(Stored data)
-=-=-

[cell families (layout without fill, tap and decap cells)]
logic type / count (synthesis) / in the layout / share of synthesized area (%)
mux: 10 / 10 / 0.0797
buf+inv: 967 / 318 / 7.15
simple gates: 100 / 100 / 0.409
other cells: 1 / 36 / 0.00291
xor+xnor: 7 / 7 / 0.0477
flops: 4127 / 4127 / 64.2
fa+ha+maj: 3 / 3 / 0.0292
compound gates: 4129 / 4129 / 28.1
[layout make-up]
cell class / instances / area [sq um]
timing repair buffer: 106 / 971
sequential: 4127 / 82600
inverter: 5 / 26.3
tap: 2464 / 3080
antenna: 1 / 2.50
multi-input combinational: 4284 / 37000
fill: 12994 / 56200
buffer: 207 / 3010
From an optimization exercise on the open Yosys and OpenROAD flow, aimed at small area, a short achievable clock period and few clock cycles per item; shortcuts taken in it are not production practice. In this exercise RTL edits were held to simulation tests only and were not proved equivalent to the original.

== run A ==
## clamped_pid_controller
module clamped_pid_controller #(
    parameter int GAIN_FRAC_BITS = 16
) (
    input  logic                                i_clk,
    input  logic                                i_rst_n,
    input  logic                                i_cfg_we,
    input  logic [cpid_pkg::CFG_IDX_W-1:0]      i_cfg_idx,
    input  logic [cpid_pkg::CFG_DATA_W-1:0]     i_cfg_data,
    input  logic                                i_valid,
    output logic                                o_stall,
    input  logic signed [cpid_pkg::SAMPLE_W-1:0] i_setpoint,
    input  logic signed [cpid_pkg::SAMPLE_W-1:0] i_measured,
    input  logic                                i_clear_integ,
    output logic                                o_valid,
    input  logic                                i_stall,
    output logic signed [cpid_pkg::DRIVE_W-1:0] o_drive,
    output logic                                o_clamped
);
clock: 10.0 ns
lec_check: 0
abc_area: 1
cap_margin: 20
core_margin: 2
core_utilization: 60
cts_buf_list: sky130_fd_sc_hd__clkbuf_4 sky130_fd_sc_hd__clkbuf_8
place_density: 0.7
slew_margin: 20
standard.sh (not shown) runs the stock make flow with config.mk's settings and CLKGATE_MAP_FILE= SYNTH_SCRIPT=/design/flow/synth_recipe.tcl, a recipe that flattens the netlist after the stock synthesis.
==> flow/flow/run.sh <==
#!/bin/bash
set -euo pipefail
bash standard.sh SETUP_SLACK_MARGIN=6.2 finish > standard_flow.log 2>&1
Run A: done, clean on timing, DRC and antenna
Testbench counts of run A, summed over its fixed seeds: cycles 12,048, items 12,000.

-=-=-

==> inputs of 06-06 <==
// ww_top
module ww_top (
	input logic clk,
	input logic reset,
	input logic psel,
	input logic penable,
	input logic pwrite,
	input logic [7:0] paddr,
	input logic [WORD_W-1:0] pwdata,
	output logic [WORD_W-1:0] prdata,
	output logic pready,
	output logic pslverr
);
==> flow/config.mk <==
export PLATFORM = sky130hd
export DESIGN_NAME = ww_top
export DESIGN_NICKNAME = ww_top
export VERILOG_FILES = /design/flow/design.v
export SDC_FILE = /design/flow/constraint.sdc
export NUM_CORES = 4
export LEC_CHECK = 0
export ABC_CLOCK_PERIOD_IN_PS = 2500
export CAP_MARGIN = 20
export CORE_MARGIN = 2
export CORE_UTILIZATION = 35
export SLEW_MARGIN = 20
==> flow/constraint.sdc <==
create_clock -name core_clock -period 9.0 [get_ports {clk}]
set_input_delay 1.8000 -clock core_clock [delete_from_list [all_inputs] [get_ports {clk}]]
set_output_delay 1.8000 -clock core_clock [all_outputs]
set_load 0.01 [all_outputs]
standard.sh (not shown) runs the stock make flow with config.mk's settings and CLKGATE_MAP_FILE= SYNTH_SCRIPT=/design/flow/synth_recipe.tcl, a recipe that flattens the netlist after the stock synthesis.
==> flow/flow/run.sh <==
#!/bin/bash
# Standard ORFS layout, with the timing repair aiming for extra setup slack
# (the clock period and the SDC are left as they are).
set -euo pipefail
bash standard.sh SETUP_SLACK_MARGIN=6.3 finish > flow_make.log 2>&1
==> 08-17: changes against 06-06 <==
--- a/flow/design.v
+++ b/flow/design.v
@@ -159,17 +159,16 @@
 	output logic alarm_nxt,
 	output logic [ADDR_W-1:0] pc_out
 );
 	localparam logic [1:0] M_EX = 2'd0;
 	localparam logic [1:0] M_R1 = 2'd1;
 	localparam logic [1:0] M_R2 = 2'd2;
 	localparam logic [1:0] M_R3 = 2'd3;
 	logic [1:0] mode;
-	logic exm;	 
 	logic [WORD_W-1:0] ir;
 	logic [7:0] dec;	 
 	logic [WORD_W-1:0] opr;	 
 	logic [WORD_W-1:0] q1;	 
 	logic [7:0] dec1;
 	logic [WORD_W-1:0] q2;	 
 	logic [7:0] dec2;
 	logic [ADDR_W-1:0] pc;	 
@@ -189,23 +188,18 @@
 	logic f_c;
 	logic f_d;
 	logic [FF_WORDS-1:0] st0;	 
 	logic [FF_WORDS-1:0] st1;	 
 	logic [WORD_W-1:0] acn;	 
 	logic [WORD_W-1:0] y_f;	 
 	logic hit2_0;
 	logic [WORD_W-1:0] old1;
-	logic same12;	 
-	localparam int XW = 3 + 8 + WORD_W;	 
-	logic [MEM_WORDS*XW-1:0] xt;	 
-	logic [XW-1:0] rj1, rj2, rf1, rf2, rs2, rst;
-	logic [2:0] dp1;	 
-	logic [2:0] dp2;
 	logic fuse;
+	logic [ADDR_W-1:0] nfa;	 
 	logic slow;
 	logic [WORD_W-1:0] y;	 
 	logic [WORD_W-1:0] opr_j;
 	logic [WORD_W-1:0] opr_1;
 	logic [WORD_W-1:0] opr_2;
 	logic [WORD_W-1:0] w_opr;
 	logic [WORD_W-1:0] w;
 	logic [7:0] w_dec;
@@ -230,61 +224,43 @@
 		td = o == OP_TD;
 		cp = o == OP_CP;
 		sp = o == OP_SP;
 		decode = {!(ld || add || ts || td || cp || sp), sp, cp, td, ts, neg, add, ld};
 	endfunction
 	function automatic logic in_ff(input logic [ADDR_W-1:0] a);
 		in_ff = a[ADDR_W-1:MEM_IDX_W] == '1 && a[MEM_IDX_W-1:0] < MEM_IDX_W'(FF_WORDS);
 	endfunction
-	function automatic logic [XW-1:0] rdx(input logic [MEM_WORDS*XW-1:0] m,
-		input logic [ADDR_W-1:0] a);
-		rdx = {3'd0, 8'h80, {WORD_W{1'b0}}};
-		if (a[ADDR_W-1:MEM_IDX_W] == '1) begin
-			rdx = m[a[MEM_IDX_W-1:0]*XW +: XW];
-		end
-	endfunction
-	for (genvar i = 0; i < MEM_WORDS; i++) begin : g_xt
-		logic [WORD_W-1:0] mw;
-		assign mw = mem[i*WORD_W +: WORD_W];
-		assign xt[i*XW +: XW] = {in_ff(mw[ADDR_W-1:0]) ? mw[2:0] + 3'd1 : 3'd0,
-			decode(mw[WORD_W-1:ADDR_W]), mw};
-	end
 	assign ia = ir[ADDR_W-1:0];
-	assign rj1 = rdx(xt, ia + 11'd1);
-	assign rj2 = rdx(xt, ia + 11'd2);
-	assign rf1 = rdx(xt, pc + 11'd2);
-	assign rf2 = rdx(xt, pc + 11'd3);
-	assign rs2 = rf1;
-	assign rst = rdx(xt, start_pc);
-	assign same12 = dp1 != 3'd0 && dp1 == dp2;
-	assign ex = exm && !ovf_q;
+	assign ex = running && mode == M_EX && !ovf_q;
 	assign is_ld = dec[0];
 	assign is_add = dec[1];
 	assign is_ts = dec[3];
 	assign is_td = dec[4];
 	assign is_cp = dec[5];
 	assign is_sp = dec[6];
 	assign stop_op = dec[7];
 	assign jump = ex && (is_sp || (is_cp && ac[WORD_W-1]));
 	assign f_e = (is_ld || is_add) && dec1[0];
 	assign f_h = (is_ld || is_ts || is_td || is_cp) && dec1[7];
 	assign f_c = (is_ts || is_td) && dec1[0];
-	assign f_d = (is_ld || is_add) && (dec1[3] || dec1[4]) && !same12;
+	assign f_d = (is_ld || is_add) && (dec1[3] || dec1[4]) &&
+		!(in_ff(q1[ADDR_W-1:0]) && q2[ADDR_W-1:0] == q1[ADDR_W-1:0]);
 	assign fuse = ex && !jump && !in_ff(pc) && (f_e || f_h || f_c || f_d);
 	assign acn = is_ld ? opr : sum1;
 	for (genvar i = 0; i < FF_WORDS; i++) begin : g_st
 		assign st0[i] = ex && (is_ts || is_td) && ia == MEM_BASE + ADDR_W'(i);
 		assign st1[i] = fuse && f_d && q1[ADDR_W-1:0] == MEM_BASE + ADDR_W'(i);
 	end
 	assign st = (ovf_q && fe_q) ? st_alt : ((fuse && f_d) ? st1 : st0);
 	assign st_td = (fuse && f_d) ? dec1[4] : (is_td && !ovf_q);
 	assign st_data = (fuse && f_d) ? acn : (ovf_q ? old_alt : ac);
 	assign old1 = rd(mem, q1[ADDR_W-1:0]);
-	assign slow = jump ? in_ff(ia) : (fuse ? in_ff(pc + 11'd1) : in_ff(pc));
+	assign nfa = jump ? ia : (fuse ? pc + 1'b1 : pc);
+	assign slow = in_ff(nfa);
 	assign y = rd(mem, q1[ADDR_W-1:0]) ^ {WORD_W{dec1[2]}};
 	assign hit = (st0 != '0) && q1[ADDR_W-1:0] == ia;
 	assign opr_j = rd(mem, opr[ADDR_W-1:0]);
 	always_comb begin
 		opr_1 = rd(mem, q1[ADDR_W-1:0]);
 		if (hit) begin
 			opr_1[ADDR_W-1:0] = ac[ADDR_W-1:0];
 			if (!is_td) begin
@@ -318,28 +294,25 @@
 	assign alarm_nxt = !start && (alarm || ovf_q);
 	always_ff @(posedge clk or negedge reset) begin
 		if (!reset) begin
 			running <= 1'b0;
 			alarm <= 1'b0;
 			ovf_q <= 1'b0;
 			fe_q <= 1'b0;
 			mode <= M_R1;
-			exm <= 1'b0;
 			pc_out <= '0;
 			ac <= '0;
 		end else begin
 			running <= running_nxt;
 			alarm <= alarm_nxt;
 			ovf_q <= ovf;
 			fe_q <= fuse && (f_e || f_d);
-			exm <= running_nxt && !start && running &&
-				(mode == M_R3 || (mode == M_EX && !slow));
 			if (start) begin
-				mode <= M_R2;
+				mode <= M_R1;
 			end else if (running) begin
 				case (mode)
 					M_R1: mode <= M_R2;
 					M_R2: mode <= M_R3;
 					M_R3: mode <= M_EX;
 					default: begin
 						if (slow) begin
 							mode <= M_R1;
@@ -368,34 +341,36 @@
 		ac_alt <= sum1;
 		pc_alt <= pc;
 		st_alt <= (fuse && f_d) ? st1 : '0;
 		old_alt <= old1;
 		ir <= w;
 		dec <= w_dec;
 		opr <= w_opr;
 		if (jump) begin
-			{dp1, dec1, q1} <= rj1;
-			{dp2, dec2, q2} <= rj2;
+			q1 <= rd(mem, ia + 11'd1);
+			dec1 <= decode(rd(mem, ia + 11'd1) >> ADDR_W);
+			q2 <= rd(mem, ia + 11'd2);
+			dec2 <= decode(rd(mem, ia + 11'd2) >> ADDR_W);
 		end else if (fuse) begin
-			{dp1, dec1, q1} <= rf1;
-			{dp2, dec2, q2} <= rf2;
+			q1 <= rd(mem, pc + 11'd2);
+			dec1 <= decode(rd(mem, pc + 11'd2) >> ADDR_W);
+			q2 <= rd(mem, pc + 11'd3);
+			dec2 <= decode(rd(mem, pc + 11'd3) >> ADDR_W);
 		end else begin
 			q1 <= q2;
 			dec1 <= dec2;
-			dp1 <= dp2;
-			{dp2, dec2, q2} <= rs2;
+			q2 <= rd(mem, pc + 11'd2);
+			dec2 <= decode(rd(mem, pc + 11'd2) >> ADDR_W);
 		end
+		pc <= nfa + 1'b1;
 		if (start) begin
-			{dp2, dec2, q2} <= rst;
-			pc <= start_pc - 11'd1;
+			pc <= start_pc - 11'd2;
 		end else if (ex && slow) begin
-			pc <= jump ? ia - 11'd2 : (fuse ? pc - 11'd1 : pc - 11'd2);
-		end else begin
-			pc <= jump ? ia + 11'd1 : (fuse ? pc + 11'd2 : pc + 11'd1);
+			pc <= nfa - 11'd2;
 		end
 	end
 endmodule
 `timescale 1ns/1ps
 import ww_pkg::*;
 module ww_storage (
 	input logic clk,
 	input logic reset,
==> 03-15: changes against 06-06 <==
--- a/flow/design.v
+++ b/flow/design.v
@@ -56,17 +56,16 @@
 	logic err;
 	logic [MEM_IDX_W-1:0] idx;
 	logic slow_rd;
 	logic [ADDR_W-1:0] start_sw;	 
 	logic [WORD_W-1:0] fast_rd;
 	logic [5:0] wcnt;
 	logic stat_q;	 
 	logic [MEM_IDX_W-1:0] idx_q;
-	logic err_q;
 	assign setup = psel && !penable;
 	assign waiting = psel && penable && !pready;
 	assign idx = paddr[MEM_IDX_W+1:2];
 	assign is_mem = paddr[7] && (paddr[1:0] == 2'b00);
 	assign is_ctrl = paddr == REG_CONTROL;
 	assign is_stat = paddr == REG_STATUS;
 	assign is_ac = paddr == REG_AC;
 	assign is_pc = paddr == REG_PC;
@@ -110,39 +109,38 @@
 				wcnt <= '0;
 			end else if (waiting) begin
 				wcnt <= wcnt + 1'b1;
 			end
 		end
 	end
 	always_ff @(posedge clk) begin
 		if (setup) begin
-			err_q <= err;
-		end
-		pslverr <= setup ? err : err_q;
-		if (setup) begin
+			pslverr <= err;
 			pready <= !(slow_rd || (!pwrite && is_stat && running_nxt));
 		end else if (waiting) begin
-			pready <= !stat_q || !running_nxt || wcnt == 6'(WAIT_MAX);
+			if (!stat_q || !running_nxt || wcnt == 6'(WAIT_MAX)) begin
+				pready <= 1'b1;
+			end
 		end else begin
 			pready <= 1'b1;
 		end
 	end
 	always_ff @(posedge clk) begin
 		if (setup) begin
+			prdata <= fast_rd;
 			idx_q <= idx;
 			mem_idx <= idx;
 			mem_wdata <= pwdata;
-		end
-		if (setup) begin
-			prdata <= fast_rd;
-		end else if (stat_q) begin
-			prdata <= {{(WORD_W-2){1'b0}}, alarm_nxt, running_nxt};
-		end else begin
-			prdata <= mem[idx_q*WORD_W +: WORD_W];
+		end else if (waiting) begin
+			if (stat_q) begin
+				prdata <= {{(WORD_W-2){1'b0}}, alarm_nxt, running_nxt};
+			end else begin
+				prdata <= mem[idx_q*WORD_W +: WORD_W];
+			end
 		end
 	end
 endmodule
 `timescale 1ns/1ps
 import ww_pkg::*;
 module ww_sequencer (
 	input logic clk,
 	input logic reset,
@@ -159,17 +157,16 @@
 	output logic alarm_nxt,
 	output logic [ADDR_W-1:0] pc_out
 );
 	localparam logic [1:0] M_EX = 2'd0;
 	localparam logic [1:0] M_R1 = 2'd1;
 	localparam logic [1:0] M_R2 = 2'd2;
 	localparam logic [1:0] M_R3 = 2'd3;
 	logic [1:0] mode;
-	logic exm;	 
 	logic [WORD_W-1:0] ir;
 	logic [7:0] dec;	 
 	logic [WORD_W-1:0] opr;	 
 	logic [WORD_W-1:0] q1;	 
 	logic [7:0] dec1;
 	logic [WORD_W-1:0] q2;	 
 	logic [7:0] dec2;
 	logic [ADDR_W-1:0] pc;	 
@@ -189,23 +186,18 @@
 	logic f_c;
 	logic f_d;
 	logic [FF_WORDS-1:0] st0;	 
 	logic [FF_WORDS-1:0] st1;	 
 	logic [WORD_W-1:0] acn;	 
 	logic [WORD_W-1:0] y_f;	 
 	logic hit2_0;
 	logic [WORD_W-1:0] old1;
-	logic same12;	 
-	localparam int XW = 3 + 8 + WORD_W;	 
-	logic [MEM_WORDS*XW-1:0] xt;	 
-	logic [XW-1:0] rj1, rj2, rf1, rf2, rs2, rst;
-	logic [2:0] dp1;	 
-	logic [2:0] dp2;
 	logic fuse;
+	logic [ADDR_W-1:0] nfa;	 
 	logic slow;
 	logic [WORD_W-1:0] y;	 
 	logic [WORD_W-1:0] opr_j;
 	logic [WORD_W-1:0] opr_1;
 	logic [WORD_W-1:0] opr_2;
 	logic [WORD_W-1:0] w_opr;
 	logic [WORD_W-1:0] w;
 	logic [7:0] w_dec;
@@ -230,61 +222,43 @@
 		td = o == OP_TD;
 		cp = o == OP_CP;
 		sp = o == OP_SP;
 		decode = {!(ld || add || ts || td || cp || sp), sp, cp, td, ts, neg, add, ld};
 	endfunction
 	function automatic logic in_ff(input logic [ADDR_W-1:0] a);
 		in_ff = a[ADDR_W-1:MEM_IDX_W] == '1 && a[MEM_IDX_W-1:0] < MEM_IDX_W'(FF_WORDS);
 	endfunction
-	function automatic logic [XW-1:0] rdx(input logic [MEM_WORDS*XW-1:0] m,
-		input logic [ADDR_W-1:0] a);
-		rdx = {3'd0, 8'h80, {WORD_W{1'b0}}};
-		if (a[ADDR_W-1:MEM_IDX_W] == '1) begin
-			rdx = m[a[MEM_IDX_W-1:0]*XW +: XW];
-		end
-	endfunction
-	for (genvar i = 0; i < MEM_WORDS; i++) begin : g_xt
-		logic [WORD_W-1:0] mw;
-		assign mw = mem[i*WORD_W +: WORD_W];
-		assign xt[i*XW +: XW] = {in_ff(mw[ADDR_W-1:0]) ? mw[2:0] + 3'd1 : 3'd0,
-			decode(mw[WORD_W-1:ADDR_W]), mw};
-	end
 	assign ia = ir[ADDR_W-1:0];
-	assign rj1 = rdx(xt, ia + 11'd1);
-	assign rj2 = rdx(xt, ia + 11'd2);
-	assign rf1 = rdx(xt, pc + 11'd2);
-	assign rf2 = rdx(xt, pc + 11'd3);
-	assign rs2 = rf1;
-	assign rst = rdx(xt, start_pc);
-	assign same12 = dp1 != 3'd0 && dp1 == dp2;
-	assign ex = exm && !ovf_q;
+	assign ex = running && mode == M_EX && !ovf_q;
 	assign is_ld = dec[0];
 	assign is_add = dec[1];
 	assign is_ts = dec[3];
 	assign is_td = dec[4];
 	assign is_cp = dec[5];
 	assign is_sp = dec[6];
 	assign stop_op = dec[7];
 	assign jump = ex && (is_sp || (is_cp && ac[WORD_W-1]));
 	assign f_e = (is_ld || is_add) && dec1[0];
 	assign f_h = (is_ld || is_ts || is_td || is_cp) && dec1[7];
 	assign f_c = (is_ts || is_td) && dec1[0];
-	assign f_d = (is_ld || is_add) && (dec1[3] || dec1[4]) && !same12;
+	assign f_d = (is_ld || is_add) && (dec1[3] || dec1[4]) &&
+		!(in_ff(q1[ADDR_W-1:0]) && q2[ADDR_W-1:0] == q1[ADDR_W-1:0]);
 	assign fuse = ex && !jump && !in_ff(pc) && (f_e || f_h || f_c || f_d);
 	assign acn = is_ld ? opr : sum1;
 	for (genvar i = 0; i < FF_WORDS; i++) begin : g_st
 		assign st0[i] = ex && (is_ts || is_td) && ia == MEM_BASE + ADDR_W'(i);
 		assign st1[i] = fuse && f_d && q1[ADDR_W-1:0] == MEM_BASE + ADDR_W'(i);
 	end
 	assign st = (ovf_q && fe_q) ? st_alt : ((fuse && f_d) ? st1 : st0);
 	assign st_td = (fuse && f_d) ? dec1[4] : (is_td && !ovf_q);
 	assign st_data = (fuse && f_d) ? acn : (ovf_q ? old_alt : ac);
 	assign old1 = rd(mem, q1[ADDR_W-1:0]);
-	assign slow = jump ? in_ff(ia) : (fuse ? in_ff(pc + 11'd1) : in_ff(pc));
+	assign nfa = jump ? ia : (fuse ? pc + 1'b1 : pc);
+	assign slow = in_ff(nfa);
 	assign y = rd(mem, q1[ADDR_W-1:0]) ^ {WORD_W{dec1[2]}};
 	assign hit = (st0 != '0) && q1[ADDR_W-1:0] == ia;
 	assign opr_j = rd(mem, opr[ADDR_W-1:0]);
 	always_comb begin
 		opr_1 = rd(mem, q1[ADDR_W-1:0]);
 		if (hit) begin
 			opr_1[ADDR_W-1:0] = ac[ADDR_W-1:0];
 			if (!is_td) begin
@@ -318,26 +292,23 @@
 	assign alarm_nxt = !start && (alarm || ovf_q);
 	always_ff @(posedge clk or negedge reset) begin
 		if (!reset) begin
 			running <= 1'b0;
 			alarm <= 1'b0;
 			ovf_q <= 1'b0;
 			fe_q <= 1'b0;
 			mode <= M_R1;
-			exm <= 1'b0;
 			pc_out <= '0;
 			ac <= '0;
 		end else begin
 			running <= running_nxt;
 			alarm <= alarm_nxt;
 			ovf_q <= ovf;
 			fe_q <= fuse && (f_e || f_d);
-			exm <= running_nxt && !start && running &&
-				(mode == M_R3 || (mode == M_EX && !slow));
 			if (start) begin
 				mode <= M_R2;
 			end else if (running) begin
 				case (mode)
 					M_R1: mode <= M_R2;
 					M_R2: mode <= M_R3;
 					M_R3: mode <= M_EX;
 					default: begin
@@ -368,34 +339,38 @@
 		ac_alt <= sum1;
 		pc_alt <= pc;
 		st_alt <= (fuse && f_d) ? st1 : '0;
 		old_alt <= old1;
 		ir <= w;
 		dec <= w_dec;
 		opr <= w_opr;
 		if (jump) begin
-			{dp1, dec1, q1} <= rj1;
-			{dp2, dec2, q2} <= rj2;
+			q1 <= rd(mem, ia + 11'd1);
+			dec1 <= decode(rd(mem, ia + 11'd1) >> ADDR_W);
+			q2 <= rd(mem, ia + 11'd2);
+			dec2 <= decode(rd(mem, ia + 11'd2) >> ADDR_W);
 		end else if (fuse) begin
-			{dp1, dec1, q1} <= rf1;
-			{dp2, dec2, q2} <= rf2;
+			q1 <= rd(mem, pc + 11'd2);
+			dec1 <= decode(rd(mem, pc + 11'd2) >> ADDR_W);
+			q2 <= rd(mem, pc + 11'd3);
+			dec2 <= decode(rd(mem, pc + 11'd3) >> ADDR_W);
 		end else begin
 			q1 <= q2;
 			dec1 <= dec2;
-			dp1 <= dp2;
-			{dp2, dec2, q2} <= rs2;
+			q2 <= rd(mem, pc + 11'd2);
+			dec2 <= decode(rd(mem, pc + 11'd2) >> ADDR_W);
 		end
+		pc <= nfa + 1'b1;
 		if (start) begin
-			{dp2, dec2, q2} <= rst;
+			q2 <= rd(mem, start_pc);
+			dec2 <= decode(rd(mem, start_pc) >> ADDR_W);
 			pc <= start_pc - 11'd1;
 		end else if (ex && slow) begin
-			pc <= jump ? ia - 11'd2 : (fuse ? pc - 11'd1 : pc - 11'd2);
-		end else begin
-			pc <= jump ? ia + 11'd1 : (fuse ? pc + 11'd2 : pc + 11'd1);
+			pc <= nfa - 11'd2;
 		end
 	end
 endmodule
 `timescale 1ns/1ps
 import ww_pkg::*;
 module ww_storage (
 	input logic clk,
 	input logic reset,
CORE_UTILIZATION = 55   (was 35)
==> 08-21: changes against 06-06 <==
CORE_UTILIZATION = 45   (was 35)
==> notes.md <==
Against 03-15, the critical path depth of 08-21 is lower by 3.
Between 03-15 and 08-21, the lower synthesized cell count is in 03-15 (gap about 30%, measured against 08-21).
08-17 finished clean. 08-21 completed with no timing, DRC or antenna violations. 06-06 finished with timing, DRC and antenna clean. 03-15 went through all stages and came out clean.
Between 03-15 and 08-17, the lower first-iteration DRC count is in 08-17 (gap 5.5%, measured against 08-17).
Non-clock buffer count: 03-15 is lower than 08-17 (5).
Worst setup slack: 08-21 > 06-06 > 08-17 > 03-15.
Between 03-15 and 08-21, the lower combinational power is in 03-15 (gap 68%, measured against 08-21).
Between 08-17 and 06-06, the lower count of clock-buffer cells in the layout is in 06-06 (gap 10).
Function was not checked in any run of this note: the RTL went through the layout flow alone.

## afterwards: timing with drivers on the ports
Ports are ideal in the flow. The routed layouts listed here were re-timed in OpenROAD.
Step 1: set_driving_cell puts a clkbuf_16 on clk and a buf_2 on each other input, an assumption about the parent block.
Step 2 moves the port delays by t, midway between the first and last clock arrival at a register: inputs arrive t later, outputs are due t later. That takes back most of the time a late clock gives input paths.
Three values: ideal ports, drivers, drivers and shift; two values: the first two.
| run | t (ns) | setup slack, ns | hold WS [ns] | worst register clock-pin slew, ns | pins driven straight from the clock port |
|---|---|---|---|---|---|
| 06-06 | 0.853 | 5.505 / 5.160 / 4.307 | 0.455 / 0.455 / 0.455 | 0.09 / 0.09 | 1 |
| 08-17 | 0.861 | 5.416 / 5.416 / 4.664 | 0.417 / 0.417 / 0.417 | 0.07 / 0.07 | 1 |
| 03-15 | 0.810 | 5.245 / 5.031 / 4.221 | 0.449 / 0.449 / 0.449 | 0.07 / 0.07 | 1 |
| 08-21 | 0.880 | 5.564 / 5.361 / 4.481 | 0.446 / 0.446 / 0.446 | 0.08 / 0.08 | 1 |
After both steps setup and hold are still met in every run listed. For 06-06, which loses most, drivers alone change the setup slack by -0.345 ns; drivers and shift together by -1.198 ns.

-=-=-

> [Work order]: Working from the records above, find how many lines contain the string "fill" and answer with the bare number.

> [Answer]: 2